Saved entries
####################
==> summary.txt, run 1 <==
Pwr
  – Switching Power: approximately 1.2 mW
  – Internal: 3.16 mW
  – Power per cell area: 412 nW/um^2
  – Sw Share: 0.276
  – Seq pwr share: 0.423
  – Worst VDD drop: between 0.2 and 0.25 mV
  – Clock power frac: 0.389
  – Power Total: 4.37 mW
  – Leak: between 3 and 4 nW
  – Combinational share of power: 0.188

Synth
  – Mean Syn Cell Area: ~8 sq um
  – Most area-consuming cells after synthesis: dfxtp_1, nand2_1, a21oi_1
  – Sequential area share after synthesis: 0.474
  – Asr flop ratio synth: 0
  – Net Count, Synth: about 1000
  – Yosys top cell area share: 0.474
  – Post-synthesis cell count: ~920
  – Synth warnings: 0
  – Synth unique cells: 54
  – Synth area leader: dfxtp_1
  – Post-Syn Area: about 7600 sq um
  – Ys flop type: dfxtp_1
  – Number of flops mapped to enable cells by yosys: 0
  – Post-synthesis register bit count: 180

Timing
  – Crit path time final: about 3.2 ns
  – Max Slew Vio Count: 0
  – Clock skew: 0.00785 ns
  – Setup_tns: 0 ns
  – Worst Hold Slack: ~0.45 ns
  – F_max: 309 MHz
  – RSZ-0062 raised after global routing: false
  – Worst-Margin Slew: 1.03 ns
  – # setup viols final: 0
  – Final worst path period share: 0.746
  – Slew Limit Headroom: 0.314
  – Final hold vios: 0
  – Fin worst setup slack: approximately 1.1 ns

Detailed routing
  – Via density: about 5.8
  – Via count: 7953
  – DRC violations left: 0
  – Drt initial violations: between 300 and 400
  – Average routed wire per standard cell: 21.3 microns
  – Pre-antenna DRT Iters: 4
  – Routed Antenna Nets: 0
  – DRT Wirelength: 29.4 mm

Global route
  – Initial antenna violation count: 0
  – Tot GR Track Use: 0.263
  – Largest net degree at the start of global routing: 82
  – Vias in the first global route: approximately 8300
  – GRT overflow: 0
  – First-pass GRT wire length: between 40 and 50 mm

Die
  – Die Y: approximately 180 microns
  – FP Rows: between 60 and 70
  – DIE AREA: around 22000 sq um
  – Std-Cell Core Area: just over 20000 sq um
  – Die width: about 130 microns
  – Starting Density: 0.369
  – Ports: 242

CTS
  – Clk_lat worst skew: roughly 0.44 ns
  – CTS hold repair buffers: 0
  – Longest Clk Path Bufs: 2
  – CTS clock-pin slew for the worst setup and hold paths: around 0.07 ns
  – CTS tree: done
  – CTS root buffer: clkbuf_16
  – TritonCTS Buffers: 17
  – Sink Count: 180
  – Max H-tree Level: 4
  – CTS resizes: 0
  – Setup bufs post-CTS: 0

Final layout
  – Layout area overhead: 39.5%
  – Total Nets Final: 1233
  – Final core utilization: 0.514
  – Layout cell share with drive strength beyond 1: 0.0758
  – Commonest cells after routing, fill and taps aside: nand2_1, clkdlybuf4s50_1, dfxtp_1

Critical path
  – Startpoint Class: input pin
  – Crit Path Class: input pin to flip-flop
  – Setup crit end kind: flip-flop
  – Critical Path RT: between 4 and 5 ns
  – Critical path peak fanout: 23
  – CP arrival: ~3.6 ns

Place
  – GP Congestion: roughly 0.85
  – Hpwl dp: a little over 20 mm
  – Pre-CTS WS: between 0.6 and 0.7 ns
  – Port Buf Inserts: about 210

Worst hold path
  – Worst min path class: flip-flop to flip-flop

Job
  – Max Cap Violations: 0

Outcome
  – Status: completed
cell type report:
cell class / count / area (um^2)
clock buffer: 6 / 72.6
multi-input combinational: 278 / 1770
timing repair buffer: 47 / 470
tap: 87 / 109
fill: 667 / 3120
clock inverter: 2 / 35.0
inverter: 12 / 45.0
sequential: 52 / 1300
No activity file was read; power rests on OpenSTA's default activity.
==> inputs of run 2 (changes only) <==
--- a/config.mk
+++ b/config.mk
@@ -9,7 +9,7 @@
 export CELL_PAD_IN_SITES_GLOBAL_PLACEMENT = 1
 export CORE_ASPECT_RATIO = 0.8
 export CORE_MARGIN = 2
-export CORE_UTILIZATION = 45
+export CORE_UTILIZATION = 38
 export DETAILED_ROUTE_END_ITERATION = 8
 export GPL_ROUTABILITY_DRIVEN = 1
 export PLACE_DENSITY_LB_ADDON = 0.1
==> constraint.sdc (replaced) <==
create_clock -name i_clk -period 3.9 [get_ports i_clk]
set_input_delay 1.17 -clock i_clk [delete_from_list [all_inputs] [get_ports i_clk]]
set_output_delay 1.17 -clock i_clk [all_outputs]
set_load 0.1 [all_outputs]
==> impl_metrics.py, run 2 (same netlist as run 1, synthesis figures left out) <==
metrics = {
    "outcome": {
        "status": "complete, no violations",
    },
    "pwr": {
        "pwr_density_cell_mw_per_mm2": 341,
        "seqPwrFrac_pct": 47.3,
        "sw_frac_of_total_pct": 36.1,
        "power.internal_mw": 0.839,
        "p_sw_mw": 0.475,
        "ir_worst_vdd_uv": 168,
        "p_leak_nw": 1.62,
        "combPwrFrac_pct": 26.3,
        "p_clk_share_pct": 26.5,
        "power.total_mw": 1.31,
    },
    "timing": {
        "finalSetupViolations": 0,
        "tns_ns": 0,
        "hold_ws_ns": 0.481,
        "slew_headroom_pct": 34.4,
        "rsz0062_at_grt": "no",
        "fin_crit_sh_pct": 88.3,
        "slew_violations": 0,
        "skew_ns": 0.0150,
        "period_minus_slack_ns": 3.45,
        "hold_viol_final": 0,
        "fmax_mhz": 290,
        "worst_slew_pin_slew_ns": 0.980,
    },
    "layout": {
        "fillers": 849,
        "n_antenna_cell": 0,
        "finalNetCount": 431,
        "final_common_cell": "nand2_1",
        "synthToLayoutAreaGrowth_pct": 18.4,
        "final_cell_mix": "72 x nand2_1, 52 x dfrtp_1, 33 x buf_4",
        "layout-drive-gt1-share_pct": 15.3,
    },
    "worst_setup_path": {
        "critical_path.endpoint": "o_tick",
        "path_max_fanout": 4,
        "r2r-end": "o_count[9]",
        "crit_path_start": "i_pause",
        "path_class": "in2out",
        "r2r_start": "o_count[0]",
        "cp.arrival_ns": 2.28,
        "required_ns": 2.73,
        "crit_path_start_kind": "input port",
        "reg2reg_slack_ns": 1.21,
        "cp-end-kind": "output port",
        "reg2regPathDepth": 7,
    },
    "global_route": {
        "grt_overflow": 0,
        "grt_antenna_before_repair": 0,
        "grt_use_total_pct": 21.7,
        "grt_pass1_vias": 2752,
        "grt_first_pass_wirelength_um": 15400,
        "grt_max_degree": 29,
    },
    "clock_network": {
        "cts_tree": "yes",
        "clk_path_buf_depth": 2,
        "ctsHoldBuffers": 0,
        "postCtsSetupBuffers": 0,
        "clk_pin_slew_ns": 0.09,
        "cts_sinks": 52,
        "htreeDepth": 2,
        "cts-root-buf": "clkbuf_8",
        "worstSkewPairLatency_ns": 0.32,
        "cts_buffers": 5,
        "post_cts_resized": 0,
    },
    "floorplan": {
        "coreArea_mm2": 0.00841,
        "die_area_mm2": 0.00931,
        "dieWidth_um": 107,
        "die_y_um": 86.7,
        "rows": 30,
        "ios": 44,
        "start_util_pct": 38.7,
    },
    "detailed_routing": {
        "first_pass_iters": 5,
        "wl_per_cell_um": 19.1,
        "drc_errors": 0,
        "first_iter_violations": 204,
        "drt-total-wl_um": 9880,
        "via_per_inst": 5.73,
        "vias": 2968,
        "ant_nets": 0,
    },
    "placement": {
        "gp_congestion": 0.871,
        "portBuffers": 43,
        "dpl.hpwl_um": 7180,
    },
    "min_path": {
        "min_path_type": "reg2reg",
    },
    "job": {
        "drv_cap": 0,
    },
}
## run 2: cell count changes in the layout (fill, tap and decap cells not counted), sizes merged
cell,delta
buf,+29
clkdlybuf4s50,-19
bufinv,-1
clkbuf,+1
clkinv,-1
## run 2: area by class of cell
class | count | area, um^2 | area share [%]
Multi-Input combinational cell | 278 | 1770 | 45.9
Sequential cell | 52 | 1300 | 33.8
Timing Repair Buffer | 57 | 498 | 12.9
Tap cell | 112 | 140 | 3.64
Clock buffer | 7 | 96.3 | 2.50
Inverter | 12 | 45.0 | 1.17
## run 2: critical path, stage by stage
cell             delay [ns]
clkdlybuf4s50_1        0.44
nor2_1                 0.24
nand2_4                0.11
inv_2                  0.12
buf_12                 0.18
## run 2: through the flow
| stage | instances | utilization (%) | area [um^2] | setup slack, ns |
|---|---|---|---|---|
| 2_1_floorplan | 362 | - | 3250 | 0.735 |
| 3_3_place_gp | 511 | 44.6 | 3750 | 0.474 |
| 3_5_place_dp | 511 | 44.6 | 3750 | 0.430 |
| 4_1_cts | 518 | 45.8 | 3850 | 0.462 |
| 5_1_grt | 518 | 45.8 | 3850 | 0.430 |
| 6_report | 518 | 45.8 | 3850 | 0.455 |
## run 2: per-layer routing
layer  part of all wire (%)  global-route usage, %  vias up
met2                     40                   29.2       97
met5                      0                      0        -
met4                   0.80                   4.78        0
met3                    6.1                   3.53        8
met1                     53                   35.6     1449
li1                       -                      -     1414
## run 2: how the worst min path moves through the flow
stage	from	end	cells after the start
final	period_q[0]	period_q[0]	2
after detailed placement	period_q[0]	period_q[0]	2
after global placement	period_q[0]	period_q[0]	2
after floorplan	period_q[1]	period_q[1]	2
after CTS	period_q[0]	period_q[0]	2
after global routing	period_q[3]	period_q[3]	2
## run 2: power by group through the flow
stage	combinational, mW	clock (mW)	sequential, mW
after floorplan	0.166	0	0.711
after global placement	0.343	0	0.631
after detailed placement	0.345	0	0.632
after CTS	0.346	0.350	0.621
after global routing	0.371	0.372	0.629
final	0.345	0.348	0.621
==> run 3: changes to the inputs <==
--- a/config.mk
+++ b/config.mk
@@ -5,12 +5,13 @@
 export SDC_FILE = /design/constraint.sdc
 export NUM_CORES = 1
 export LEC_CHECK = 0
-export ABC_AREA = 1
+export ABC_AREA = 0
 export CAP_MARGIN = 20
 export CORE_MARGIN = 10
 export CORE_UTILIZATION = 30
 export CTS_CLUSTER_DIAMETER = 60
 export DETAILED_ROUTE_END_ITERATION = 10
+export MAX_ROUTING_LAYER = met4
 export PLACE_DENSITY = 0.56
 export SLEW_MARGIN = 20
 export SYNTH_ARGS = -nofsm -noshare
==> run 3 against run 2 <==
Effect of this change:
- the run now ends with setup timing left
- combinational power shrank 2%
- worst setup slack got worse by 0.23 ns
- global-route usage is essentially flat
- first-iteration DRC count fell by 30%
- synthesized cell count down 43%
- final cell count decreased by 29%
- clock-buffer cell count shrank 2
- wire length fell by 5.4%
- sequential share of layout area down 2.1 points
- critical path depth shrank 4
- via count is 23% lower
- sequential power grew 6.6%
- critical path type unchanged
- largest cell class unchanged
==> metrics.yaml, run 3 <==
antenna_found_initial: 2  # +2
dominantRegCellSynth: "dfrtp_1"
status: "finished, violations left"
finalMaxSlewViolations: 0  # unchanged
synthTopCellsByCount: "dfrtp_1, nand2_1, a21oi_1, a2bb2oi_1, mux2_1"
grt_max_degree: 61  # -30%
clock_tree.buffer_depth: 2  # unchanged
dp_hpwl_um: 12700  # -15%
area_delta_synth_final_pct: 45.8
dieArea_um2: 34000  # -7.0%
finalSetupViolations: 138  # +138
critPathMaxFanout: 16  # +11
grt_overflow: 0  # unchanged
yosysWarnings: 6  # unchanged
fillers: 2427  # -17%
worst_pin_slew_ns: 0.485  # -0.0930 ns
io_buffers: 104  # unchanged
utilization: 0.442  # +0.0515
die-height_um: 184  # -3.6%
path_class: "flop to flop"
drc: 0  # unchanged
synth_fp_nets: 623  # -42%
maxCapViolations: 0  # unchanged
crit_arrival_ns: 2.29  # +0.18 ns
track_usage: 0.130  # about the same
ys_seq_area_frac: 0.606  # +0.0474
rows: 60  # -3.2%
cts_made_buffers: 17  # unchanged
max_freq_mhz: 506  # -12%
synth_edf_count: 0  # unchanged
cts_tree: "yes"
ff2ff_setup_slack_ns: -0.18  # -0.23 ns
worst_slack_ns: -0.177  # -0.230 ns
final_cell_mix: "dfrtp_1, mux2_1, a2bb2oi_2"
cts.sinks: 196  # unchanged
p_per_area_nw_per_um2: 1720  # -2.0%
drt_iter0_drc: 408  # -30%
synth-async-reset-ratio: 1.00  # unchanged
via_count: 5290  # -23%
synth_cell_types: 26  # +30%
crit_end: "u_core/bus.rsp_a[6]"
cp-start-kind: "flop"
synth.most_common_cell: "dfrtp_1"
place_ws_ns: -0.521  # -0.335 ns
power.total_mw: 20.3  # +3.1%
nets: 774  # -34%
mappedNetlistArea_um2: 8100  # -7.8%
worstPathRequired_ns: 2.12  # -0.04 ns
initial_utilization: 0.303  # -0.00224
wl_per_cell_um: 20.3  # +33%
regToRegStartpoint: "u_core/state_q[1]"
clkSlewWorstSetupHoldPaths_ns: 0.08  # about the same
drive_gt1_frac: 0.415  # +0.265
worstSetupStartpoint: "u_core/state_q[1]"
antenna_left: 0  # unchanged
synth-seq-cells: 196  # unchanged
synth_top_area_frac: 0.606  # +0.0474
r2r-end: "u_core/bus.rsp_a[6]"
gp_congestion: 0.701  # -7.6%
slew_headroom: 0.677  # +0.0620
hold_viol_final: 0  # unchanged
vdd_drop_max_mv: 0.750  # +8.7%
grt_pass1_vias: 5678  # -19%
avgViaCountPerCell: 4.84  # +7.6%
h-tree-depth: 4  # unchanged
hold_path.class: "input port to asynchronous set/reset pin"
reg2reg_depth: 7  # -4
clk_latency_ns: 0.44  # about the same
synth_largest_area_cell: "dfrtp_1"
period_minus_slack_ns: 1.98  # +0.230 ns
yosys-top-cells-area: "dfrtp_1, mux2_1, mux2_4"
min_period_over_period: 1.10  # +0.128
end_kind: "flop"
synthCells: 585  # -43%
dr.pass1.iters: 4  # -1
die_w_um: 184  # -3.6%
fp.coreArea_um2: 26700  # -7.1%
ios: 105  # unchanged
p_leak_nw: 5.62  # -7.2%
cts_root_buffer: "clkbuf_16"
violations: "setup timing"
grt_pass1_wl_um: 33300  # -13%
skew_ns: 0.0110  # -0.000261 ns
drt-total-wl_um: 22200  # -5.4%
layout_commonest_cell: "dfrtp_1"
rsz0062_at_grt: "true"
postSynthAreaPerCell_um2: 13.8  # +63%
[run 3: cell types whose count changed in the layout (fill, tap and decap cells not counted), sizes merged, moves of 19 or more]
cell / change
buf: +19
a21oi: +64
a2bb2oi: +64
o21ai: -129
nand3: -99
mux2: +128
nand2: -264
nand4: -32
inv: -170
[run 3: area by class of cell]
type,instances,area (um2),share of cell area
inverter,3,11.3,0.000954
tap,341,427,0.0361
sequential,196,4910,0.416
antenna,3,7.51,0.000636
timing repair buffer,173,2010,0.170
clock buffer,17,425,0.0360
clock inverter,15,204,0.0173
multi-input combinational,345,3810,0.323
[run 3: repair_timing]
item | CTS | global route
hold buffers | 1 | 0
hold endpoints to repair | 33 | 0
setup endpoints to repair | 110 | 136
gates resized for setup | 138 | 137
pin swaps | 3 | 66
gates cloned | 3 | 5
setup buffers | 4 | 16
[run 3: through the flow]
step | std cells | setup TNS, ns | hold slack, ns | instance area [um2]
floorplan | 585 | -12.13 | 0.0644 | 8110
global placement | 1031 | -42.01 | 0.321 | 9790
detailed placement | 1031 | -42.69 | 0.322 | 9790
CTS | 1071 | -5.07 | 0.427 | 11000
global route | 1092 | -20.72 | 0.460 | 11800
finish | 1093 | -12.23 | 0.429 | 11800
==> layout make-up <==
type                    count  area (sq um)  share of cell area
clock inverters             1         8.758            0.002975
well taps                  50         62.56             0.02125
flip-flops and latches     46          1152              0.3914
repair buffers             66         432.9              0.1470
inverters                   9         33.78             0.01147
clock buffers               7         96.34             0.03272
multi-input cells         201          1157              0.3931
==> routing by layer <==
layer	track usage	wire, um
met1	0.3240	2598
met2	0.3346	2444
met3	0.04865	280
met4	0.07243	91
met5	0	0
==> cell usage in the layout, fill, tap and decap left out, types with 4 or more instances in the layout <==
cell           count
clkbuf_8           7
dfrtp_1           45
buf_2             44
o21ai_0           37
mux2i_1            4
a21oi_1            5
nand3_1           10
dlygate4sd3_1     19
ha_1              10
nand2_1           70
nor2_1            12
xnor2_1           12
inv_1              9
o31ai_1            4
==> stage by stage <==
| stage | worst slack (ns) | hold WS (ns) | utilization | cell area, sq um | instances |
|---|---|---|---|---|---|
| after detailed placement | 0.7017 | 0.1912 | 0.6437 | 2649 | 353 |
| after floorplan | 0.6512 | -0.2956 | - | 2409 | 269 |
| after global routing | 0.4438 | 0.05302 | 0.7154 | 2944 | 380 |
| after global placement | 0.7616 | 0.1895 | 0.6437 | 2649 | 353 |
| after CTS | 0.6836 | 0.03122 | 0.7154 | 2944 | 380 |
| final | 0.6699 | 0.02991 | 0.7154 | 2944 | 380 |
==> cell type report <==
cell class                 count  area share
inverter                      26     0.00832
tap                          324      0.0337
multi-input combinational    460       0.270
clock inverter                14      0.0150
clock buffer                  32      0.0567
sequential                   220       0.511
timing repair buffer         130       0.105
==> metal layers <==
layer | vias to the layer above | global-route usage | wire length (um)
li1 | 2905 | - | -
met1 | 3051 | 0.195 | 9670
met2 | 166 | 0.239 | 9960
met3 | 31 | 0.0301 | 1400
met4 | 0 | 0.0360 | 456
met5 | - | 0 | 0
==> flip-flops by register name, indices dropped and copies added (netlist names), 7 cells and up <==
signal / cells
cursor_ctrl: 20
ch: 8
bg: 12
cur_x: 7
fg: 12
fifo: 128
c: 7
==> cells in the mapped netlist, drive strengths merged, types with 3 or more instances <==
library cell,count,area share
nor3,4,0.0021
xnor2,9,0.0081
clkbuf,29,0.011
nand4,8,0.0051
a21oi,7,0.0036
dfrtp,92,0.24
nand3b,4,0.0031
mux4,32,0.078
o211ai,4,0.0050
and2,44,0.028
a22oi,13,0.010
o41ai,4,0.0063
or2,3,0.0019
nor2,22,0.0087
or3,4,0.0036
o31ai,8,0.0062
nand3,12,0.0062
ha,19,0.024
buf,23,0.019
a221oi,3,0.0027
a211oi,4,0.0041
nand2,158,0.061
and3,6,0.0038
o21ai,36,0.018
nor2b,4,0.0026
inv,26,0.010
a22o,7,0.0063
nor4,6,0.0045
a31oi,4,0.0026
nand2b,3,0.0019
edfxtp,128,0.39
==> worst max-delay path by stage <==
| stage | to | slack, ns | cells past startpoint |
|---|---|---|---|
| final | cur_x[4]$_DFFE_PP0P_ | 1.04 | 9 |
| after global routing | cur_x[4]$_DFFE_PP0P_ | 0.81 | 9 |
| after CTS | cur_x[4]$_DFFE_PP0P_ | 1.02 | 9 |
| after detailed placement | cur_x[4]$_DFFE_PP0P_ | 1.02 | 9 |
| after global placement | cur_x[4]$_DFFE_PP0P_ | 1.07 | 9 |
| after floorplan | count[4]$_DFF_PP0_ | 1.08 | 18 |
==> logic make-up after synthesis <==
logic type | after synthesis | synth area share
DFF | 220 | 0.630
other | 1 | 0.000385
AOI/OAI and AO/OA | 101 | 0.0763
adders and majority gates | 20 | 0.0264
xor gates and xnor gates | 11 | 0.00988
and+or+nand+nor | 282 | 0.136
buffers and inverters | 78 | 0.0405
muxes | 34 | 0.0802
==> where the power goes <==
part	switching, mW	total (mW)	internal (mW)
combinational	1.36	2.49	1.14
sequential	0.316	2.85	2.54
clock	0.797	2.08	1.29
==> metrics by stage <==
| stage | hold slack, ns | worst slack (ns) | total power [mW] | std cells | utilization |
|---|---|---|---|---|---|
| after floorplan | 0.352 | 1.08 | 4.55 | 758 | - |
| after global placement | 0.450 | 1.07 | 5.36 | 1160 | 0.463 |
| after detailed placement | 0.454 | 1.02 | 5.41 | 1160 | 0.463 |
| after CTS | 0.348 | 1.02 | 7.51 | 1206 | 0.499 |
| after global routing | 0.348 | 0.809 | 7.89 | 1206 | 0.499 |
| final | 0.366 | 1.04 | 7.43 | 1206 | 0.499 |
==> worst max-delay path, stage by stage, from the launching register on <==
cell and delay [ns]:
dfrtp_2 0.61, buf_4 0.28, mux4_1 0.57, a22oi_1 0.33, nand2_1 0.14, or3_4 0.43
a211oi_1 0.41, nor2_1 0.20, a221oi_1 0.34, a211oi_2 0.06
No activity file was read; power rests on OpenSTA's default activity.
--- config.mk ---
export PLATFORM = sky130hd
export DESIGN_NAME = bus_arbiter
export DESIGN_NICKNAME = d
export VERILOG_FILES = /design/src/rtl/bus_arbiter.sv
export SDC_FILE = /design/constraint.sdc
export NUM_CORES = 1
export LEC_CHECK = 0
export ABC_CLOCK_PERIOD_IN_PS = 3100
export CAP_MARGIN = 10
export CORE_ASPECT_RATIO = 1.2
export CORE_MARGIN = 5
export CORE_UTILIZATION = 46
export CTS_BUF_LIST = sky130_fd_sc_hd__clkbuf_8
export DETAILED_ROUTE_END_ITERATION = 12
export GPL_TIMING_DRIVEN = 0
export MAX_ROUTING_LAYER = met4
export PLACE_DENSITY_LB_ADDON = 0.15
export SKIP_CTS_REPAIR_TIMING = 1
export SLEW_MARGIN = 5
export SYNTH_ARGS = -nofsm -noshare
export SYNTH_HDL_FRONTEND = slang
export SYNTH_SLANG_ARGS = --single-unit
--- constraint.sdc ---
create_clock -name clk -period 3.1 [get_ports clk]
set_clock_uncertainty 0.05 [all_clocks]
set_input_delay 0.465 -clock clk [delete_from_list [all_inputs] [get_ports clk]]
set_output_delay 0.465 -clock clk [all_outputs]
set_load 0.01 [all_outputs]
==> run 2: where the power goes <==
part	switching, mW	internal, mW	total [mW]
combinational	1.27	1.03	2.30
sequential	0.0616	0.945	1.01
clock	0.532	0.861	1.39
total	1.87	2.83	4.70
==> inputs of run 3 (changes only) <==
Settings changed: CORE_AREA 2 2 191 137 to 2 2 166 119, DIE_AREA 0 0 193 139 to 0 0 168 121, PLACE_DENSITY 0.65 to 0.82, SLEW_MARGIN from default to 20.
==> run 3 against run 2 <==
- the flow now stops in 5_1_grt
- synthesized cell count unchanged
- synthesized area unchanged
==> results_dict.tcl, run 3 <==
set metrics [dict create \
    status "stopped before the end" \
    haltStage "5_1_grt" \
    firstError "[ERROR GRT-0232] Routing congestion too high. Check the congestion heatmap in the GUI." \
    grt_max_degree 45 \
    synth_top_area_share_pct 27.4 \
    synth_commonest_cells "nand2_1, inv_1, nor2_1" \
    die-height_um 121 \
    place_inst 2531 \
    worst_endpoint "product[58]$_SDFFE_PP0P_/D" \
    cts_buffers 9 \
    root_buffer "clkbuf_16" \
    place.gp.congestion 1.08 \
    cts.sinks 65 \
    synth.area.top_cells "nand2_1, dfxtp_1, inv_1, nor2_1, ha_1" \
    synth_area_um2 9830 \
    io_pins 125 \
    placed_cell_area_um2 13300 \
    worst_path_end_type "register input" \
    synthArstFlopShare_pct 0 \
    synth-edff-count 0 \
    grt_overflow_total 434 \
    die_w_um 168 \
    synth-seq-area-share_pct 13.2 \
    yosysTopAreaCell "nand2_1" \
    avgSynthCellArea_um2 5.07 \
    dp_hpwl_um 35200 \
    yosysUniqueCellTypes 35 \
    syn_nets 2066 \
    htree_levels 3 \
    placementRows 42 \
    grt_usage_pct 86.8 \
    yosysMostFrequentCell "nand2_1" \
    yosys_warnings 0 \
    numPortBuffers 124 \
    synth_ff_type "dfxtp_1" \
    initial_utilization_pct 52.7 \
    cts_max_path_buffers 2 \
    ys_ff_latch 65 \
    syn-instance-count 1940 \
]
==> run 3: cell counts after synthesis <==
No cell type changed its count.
####################
## Your instructions
Exactly the lines from the start of the entries through the one bearing "Synth: about 1000" are to be output, with both ends included.

## Exercise output
==> summary.txt, run 1 <==
Pwr
  – Switching Power: approximately 1.2 mW
  – Internal: 3.16 mW
  – Power per cell area: 412 nW/um^2
  – Sw Share: 0.276
  – Seq pwr share: 0.423
  – Worst VDD drop: between 0.2 and 0.25 mV
  – Clock power frac: 0.389
  – Power Total: 4.37 mW
  – Leak: between 3 and 4 nW
  – Combinational share of power: 0.188

Synth
  – Mean Syn Cell Area: ~8 sq um
  – Most area-consuming cells after synthesis: dfxtp_1, nand2_1, a21oi_1
  – Sequential area share after synthesis: 0.474
  – Asr flop ratio synth: 0
  – Net Count, Synth: about 1000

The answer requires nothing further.